ASSIGNMENT -
Copy out every record below, word for word.

BEGIN RECORDS FOR THIS EXERCISE

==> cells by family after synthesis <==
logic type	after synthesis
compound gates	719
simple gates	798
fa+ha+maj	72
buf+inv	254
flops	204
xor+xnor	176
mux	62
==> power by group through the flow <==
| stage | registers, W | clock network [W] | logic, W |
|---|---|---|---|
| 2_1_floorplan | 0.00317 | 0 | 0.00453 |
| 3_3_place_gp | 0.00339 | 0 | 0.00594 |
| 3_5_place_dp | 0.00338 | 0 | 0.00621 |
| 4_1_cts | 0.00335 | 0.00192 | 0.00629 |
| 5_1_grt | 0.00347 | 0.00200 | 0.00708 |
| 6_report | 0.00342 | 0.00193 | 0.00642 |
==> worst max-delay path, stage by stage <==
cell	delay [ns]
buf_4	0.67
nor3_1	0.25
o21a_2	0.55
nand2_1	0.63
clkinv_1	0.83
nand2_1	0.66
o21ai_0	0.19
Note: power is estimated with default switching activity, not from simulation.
--- config.mk ---
export PLATFORM = sky130hd
export DESIGN_NAME = fetch_flat
export DESIGN_NICKNAME = d
export VERILOG_FILES = /design/src/rtl/instr_pkg.sv /design/src/rtl/fetch_if.sv /design/src/rtl/fetch_iq.sv /design/src/rtl/fetch.sv /design/src/flat_wrapper.sv
export SDC_FILE = /design/constraint.sdc
export NUM_CORES = 1
export LEC_CHECK = 0
export BUFFER_PORTS_ARGS = -buffer_cell sky130_fd_sc_hd__buf_2
export CELL_PAD_IN_SITES_DETAIL_PLACEMENT = 1
export CELL_PAD_IN_SITES_GLOBAL_PLACEMENT = 2
export CORE_ASPECT_RATIO = 0.9
export CORE_MARGIN = 5
export CORE_UTILIZATION = 38
export CTS_BUF_LIST = sky130_fd_sc_hd__clkbuf_2 sky130_fd_sc_hd__clkbuf_4 sky130_fd_sc_hd__clkbuf_8
export DETAILED_ROUTE_END_ITERATION = 7
export PLACE_DENSITY = 0.92
export SLEW_MARGIN = 20
export SYNTH_ARGS = -nofsm -noshare
export SYNTH_HDL_FRONTEND = slang
export SYNTH_HIERARCHICAL = 1
export SYNTH_SLANG_ARGS = --single-unit
--- constraint.sdc ---
create_clock -name clk -period 3.8 [get_ports clk]
set_clock_uncertainty 0.2 [all_clocks]
set_input_delay 0.19 -clock clk [delete_from_list [all_inputs] [get_ports clk]]
set_output_delay 0.19 -clock clk [all_outputs]
set_load 0.05 [all_outputs]
--- src/rtl/instr_pkg.sv ---
// Shared instruction packet types for the front end.
// The fetch queue entry carries its own reserved/valid tracking beside the packet.
package instr_pkg;

  typedef struct packed {
    logic [31:0] instr;
    logic [31:0] pc;
`ifdef SIMULATION
    logic [31:0] SIMID;
`endif
  } t_instr_pkt;

  typedef struct packed {
    logic       reserved;
    logic       valid;
    t_instr_pkt pkt;
  } t_fetch_iq_entry;

  function automatic logic [31:0] next_fetch_pc(logic [31:0] pc);
    return pc + 32'd4;
  endfunction

endpackage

END RECORDS FOR THIS EXERCISE

ANSWER SECTION -
==> cells by family after synthesis <==
logic type	after synthesis
compound gates	719
simple gates	798
fa+ha+maj	72
buf+inv	254
flops	204
xor+xnor	176
mux	62
==> power by group through the flow <==
| stage | registers, W | clock network [W] | logic, W |
|---|---|---|---|
| 2_1_floorplan | 0.00317 | 0 | 0.00453 |
| 3_3_place_gp | 0.00339 | 0 | 0.00594 |
| 3_5_place_dp | 0.00338 | 0 | 0.00621 |
| 4_1_cts | 0.00335 | 0.00192 | 0.00629 |
| 5_1_grt | 0.00347 | 0.00200 | 0.00708 |
| 6_report | 0.00342 | 0.00193 | 0.00642 |
==> worst max-delay path, stage by stage <==
cell	delay [ns]
buf_4	0.67
nor3_1	0.25
o21a_2	0.55
nand2_1	0.63
clkinv_1	0.83
nand2_1	0.66
o21ai_0	0.19
Note: power is estimated with default switching activity, not from simulation.
--- config.mk ---
export PLATFORM = sky130hd
export DESIGN_NAME = fetch_flat
export DESIGN_NICKNAME = d
export VERILOG_FILES = /design/src/rtl/instr_pkg.sv /design/src/rtl/fetch_if.sv /design/src/rtl/fetch_iq.sv /design/src/rtl/fetch.sv /design/src/flat_wrapper.sv
export SDC_FILE = /design/constraint.sdc
export NUM_CORES = 1
export LEC_CHECK = 0
export BUFFER_PORTS_ARGS = -buffer_cell sky130_fd_sc_hd__buf_2
export CELL_PAD_IN_SITES_DETAIL_PLACEMENT = 1
export CELL_PAD_IN_SITES_GLOBAL_PLACEMENT = 2
export CORE_ASPECT_RATIO = 0.9
export CORE_MARGIN = 5
export CORE_UTILIZATION = 38
export CTS_BUF_LIST = sky130_fd_sc_hd__clkbuf_2 sky130_fd_sc_hd__clkbuf_4 sky130_fd_sc_hd__clkbuf_8
export DETAILED_ROUTE_END_ITERATION = 7
export PLACE_DENSITY = 0.92
export SLEW_MARGIN = 20
export SYNTH_ARGS = -nofsm -noshare
export SYNTH_HDL_FRONTEND = slang
export SYNTH_HIERARCHICAL = 1
export SYNTH_SLANG_ARGS = --single-unit
--- constraint.sdc ---
create_clock -name clk -period 3.8 [get_ports clk]
set_clock_uncertainty 0.2 [all_clocks]
set_input_delay 0.19 -clock clk [delete_from_list [all_inputs] [get_ports clk]]
set_output_delay 0.19 -clock clk [all_outputs]
set_load 0.05 [all_outputs]
--- src/rtl/instr_pkg.sv ---
// Shared instruction packet types for the front end.
// The fetch queue entry carries its own reserved/valid tracking beside the packet.
package instr_pkg;

  typedef struct packed {
    logic [31:0] instr;
    logic [31:0] pc;
`ifdef SIMULATION
    logic [31:0] SIMID;
`endif
  } t_instr_pkt;

  typedef struct packed {
    logic       reserved;
    logic       valid;
    t_instr_pkt pkt;
  } t_fetch_iq_entry;

  function automatic logic [31:0] next_fetch_pc(logic [31:0] pc);
    return pc + 32'd4;
  endfunction

endpackage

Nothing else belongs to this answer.